Once the line with "-- run 2: metrics" is found in the entries below, repeat it and each following line exactly, up to and including the line with "2: power groups". Add no other lines.

----------

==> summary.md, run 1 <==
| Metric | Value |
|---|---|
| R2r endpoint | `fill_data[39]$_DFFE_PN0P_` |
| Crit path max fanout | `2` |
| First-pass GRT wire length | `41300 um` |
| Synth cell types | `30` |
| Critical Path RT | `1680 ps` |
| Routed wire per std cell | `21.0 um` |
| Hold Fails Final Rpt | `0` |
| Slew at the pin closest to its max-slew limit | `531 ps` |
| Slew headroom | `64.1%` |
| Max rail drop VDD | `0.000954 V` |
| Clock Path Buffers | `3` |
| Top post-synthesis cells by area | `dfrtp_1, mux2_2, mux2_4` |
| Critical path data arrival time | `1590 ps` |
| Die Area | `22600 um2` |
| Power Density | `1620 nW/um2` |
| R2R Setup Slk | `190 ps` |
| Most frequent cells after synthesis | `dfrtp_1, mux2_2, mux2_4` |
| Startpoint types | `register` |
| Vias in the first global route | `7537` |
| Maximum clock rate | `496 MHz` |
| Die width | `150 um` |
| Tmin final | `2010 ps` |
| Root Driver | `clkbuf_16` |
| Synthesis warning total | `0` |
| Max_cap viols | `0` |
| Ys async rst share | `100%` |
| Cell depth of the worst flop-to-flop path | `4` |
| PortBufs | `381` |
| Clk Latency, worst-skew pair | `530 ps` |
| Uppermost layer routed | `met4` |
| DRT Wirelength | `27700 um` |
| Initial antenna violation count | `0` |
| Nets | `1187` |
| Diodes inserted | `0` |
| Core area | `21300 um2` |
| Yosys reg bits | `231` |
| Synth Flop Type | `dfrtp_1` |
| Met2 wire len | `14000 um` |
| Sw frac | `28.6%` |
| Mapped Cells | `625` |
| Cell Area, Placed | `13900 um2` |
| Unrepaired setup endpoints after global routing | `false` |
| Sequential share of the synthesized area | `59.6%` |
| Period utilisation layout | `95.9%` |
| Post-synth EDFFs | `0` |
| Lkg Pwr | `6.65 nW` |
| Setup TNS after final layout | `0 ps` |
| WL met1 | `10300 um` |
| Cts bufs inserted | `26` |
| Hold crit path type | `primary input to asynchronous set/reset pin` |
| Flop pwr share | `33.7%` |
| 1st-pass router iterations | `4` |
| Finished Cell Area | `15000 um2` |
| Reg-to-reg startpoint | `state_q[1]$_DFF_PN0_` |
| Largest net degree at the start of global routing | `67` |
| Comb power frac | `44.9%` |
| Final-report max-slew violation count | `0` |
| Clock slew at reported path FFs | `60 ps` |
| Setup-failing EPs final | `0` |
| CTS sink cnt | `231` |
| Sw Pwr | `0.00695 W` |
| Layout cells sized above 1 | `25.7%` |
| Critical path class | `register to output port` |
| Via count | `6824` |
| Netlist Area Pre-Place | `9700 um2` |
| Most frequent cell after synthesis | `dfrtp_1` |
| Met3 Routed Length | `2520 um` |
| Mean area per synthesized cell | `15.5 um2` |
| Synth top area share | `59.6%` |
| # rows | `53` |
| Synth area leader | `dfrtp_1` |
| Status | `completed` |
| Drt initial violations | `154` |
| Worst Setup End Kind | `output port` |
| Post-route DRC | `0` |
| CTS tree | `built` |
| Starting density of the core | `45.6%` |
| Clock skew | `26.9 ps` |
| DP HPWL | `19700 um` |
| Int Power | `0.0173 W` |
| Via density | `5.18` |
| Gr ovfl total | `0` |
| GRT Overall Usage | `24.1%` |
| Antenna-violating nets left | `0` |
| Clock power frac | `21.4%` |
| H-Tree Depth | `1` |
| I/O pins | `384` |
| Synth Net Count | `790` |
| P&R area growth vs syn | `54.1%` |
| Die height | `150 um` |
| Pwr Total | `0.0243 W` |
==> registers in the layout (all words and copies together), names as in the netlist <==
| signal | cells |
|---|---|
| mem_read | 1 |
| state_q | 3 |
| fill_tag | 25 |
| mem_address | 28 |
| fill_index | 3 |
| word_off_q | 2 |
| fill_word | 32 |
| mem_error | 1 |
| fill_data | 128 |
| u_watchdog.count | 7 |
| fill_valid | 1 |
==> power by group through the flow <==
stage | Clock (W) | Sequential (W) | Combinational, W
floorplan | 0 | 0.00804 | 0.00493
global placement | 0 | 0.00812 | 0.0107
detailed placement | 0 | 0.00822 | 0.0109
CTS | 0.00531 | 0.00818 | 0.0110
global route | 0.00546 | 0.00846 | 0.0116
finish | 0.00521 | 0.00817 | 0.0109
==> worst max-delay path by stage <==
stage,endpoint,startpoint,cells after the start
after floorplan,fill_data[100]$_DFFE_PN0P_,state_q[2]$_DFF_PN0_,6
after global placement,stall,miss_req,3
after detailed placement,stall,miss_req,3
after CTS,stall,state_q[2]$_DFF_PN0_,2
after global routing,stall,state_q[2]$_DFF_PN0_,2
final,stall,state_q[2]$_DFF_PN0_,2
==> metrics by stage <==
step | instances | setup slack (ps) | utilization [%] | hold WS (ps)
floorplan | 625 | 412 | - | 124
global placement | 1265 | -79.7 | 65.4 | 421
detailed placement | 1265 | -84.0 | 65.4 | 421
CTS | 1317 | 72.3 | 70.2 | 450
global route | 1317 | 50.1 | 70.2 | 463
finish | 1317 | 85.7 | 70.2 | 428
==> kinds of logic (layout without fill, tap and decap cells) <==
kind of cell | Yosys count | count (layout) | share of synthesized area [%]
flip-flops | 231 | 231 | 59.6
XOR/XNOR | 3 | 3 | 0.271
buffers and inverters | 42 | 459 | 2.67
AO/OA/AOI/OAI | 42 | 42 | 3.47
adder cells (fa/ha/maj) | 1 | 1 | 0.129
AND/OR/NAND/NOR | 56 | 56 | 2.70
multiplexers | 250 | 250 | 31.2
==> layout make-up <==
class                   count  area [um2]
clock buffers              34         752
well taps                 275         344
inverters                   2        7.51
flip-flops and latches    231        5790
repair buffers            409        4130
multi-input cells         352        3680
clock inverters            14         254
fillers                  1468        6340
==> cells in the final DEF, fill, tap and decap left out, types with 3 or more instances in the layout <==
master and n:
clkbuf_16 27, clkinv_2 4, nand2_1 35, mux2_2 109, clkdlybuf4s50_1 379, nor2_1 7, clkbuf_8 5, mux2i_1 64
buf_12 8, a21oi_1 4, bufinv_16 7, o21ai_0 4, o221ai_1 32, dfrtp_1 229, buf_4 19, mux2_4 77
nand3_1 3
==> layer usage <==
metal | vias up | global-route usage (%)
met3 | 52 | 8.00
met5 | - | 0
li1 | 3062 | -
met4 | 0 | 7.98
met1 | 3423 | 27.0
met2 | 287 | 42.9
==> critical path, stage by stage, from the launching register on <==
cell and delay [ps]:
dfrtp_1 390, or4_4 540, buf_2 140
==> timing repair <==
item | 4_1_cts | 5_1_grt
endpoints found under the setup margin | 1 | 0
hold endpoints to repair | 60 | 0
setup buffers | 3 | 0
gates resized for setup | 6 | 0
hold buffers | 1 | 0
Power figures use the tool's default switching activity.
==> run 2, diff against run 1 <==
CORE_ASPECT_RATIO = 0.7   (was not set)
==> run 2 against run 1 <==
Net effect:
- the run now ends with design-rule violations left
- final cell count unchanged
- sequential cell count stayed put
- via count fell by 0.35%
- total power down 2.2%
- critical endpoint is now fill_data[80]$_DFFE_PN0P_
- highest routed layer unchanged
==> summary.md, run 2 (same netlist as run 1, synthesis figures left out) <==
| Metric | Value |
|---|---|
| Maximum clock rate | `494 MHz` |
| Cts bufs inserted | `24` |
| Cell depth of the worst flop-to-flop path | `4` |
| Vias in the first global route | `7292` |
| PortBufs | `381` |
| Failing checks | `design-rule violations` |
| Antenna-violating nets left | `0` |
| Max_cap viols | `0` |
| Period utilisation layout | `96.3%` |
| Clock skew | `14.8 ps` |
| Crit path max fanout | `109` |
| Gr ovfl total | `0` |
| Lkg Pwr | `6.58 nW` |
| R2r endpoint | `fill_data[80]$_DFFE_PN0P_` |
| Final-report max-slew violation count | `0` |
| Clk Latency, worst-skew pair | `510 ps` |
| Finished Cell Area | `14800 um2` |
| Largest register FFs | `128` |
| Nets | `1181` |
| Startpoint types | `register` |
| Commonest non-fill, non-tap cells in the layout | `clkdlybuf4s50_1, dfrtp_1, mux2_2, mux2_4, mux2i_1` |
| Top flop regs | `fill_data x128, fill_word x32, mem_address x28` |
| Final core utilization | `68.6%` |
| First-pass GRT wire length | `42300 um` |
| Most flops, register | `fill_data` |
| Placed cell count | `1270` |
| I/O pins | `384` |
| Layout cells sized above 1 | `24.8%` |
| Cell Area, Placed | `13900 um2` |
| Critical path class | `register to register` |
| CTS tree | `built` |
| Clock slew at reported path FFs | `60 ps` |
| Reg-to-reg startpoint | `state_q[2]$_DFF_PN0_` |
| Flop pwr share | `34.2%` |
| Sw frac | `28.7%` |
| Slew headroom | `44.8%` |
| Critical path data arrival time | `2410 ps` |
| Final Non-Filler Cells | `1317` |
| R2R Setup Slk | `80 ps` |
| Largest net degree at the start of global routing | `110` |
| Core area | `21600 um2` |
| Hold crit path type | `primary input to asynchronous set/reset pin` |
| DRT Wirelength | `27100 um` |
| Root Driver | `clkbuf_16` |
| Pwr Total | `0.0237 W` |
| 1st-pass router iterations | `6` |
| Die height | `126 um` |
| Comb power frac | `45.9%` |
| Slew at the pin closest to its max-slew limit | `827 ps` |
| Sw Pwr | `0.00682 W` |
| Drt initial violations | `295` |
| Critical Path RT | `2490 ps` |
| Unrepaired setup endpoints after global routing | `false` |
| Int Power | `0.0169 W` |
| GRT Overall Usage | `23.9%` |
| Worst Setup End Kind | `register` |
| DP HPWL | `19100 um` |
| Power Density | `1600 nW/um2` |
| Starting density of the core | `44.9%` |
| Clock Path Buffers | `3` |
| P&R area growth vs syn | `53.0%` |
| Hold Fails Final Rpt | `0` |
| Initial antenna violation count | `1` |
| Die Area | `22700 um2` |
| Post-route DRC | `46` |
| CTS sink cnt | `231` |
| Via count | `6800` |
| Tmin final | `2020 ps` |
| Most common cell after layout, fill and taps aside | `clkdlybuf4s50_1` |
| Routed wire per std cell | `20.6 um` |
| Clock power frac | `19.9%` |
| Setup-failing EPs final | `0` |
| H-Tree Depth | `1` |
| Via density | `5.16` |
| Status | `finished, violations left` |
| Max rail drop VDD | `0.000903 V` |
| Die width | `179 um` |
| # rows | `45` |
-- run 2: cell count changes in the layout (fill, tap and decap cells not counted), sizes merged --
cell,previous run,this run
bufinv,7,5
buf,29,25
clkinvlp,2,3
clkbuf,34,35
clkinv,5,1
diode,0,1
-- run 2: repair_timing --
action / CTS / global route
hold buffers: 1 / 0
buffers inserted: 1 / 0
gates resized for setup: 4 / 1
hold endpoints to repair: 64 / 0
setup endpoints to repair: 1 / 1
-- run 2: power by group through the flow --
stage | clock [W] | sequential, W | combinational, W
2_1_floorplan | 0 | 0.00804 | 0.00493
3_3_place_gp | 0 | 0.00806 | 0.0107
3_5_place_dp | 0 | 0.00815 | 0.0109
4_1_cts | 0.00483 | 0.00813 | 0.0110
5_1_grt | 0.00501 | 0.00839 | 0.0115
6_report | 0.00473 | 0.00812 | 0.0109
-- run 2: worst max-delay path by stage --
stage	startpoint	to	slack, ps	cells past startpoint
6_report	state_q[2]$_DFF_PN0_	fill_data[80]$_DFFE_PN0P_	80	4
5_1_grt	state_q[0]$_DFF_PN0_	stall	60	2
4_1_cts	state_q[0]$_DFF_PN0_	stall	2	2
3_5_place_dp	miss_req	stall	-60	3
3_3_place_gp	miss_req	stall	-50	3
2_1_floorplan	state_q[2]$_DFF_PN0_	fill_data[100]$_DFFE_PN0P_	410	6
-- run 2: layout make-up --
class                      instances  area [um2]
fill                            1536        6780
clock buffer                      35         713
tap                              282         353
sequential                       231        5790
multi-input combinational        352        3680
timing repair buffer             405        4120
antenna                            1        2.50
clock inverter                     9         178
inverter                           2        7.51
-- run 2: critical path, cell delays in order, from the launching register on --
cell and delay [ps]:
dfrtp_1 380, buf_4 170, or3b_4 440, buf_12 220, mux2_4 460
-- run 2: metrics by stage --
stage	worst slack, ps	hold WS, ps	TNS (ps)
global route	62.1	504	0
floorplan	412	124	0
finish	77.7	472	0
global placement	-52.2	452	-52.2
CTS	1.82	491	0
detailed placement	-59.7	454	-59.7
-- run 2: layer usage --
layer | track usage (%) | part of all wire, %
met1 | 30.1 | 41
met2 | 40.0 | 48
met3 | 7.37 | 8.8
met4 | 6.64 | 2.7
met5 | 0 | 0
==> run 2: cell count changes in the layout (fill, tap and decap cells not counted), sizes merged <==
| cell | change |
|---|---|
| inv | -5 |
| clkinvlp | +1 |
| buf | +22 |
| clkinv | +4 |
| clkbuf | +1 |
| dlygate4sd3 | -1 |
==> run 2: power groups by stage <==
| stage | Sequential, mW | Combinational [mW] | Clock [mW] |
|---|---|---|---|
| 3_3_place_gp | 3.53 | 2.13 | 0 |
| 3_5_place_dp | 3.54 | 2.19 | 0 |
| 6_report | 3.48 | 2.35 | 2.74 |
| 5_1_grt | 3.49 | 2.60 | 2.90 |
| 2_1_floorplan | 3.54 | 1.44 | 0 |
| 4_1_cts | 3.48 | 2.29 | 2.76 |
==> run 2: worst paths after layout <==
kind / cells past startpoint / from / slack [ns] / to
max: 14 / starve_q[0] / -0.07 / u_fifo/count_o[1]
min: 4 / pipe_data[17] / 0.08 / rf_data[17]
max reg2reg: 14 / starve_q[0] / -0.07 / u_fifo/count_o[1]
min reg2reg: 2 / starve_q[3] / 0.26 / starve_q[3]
[src/rtl/instr_fetch_if.sv]
// Handshake and instruction-bus bundle of the fetch stage.
//   master : the fetch stage itself (drives in_ready, ireq_*, out_*)
//   slave  : its surroundings (upstream producer, instruction bus, downstream)
interface instr_fetch_if;
    import instr_fetch_pkg::*;

    logic        in_valid;
    logic        in_ready;
    context_t    ctx;

    logic        ireq_valid;
    logic [31:0] ireq_addr;
    logic        iresp_addr_ok;
    logic        iresp_data_ok;
    logic [31:0] iresp_data;

    logic        out_valid;
    logic        out_ready;
    context_t    out;

    modport master (
        input  in_valid, ctx, iresp_addr_ok, iresp_data_ok, iresp_data, out_ready,
        output in_ready, ireq_valid, ireq_addr, out_valid, out
    );

    modport slave (
        output in_valid, ctx, iresp_addr_ok, iresp_data_ok, iresp_data, out_ready,
        input  in_ready, ireq_valid, ireq_addr, out_valid, out
    );

endinterface
$ cat config.mk
export PLATFORM = sky130hd
export DESIGN_NAME = barrel_unshifter_seq
export DESIGN_NICKNAME = d
export VERILOG_FILES = /design/src/rtl/barrel_unshifter_seq.sv
export SDC_FILE = /design/constraint.sdc
export NUM_CORES = 1
export LEC_CHECK = 0
export ABC_AREA = 1
export CORE_AREA = 2 2 39 41
export DETAILED_ROUTE_END_ITERATION = 12
export DIE_AREA = 0 0 41 43
export GPL_ROUTABILITY_DRIVEN = 0
export GPL_TIMING_DRIVEN = 0
export PLACE_DENSITY_LB_ADDON = 0.15
export REMOVE_ABC_BUFFERS = 1
export SETUP_SLACK_MARGIN = 0.02
export SLEW_MARGIN = 30
export SYNTH_ARGS = -nofsm -noshare
export SYNTH_HDL_FRONTEND = slang
export SYNTH_SLANG_ARGS = --single-unit
export TNS_END_PERCENT = 5
$ cat constraint.sdc
create_clock -name clk -period 3.1 [get_ports clk]
set_input_delay 0.775 -clock clk [delete_from_list [all_inputs] [get_ports clk]]
set_output_delay 0.775 -clock clk [all_outputs]
set_load 0.01 [all_outputs]
$ cat src/rtl/barrel_unshifter_seq.sv
// rtl/barrel_unshifter_seq.sv - sequential right-rotate that undoes a left barrel rotate
// One rotate step per clock; start/ready/done handshake with registered result.
module barrel_unshifter_seq #(
  parameter int WIDTH = 4,
  parameter int SW    = $clog2(WIDTH)
) (
  input  logic             clk,
  input  logic             rst,
  input  logic             start,
  input  logic [WIDTH-1:0] data_in,
  input  logic [SW-1:0]    shamt,
  output logic             ready,
  output logic             done,
  output logic [WIDTH-1:0] data_out
);

  typedef enum logic [1:0] {
    S_IDLE   = 2'd0,
    S_ROTATE = 2'd1,
    S_DONE   = 2'd2
  } state_t;

  state_t           state;
  state_t           state_nxt;
  logic [WIDTH-1:0] sr;
  logic [WIDTH-1:0] sr_rot;
  logic [SW-1:0]    cnt;

  assign sr_rot = {sr[0], sr[WIDTH-1:1]};

  always_ff @(posedge clk) begin
    if (rst) begin
      state <= S_IDLE;
    end else begin
      state <= state_nxt;
    end
  end

  always_comb begin
    state_nxt = state;
    case (state)
      S_IDLE: begin
        if (start) begin
          state_nxt = (shamt == '0) ? S_DONE : S_ROTATE;
        end
      end
      S_ROTATE: begin
        if (cnt == SW'(1)) begin
          state_nxt = S_DONE;
        end
      end
      S_DONE:  state_nxt = S_IDLE;
      default: state_nxt = S_IDLE;
    endcase
  end

  always_comb begin
    ready = (state == S_IDLE);
    done  = (state == S_DONE);
  end

  // data_out is captured on the same edge that enters DONE, so it is valid with done
  always_ff @(posedge clk) begin
    if (rst) begin
      sr       <= '0;
      cnt      <= '0;
      data_out <= '0;
    end else begin
      case (state)
        S_IDLE: begin
          if (start) begin
            sr  <= data_in;
            cnt <= shamt;
            if (shamt == '0) begin
              data_out <= data_in;
            end
          end
        end
        S_ROTATE: begin
          sr  <= sr_rot;
          cnt <= cnt - SW'(1);
          if (cnt == SW'(1)) begin
            data_out <= sr_rot;
          end
        end
        default: ;
      endcase
    end
  end

endmodule

==> out/metrics.cfg <==
[run_status]
outcome=complete, no violations

[cts]
clock_path_buffers=2
cts_tree=built
clockRootBuffer=clkbuf_4
cts.clk_slew.worst_paths_ps=70
cts_sinks=12
cts_buffers=3
htreeDepth=1
hold_buffers=0
ctsResizeCount=0
post-cts-setup-buffer-count=0
worstSkewPairLatency_ps=270

[power_and_ir_drop]
power_frac_seq=0.475
p_per_area_mw_per_mm2=491
p_int_uw=267
pwr-share-clk=0.244
swShare=0.310
leakage_nw=0.380
power_frac_comb=0.280
peakVddDrop_mv=0.231
p_switching_uw=120

[layout]
drive_gt1_frac=0.0841
final_cell_area_um2=788
areaGrowthSynthToFinish_pct=28.6
diodes=0
final_common_cell=nand2_1
most-common-layout-cells=nand2_1 (23), nor2_1 (21), clkdlybuf4s50_1 (14), dfxtp_1 (12), inv_1 (10)
nFillCells=150
nNetsFinal=119

[yosys]
synth_cell_types=17
synth_fa_ha_area_frac=0.0204
synth_mux_area_frac=0
ys_warn_count=0
synth_seq_cells=12
ys_seq_area_frac=0.392
yosys.area_share.simple=0.378
avgSynthCellArea_um2=6.74
synth-xor-area-share=0
syn-cell-area_um2=613
synth_compound_area_frac=0.116
synth_cells=91
synth_top_family_by_area=simple AND/OR/NAND/NOR gates

[sta]
hold_viol_final=0
setup_tns_ps=0
slew_violations=0
slew-limit-headroom=0.747
rsz0062_at_grt=false
period_minus_slack_ps=2230
skew_ps=0.541
min_period_over_period=0.719
finalSetupViolCount=0
fmax_ghz=0.448
tightest_slew_ps=378

[detailed_routing]
drc=0
routed_wl_um=1190
via_per_inst=4.67
firstDrtPassIters=4
final_antenna_net_count=0
vias=575
wire_per_inst_um=9.70
drt_iter0_drc=9

[floorplan]
io_pins=15
coreArea_mm2=0.00138
fp-row-count=14
start_util=0.443
dieHeight_um=43
chipWidth_um=41
die_area_mm2=0.00176

[critical_path]
cp.arrival_ps=1450
critPathKind=reg2out
cp_cell_sequence=nor2_1, clkdlybuf4s50_1
cp_num_buf_inv=1
start_kind=flop
critPathTopFamily=buffers and inverters
crit_required_ps=2320
slowest_stage=clkdlybuf4s50_1
max_stage_delay_ps=570
critical_path.max_fanout=10
cp-end-kind=output pin

[place]
dp_hpwl_um=862
placed_cell_area_um2=766
port_buffers=14

[global_route]
antenna_found_initial=0
grt_pass1_wl_um=2010
first_global_vias=472
grt_usage=0.169
grt_max_degree=11
grt.overflow.total=0

[job]
drv_cap=0

[min_path]
min_path_type=reg2reg

[power groups by stage]
stage                     clock (mW)  sequential (mW)  combinational (mW)
after global routing           0.103            0.187               0.123
after detailed placement           0            0.188               0.109
after global placement             0            0.187               0.108
after CTS                     0.0970            0.184               0.110
after floorplan                    0            0.189              0.0658
final                         0.0945            0.184               0.109
[state kept, by name (all words and copies together) (netlist names)]
register / count
sr: 4
data_out: 4
state: 2
cnt: 2
[synthesized netlist by cell type (all sizes together)]
master	instances	area share
a21oi	1	0.0082
a211oi	1	0.012
o21bai	1	0.012
nand2	24	0.16
dfxtp	12	0.39
nand3	7	0.078
o21ai	8	0.084
nor2	21	0.13
inv	12	0.073
clkinv	1	0.0082
buf	1	0.012
ha	1	0.020
nand3b	1	0.012
[logic make-up after synthesis]
logic type | Yosys count
and+or+nand+nor | 53
buffers and inverters | 14
DFF | 12
AOI/OAI and AO/OA | 11
adders and majority gates | 1
[final timing paths]
kind,cells after the start,slack (ps),startpoint,end
worst min register to register,4,510,data_out[2]$_SDFFE_PP0P_,data_out[2]$_SDFFE_PP0P_
worst max-delay path,2,870,state[0]$_SDFFE_PP0P_,ready
worst min-delay path,4,510,data_out[2]$_SDFFE_PP0P_,data_out[2]$_SDFFE_PP0P_
worst max register to register,5,1780,state[0]$_SDFFE_PP0P_,data_out[0]$_SDFFE_PP0P_
[stage by stage]
| stage | std cells | power, mW | hold WS, ps | util | setup WS, ps |
|---|---|---|---|---|---|
| CTS | 123 | 0.391 | 517 | 0.570 | 856 |
| global route | 123 | 0.413 | 534 | 0.570 | 779 |
| global placement | 120 | 0.295 | 493 | 0.553 | 1070 |
| finish | 123 | 0.387 | 510 | 0.570 | 870 |
| floorplan | 90 | 0.254 | 467 | - | 1670 |
| detailed placement | 120 | 0.296 | 498 | 0.553 | 1070 |
[worst register-to-register path: cells and delay by family (launching register included)]
family	cells	cell delay (ps)
compound gates	1	160
flops	1	550
simple gates	4	510
[cell type report]
type                       count  area, um^2  share of cell area
multi-input combinational     65         315               0.400
sequential                    12         240               0.305
timing repair buffer          14         140               0.178
inverter                      13        50.0              0.0635
clock buffer                   3        22.5              0.0286
tap                           16        20.0              0.0254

----------

** Expected answer **
-- run 2: metrics by stage --
stage	worst slack, ps	hold WS, ps	TNS (ps)
global route	62.1	504	0
floorplan	412	124	0
finish	77.7	472	0
global placement	-52.2	452	-52.2
CTS	1.82	491	0
detailed placement	-59.7	454	-59.7
-- run 2: layer usage --
layer | track usage (%) | part of all wire, %
met1 | 30.1 | 41
met2 | 40.0 | 48
met3 | 7.37 | 8.8
met4 | 6.64 | 2.7
met5 | 0 | 0
==> run 2: cell count changes in the layout (fill, tap and decap cells not counted), sizes merged <==
| cell | change |
|---|---|
| inv | -5 |
| clkinvlp | +1 |
| buf | +22 |
| clkinv | +4 |
| clkbuf | +1 |
| dlygate4sd3 | -1 |
==> run 2: power groups by stage <==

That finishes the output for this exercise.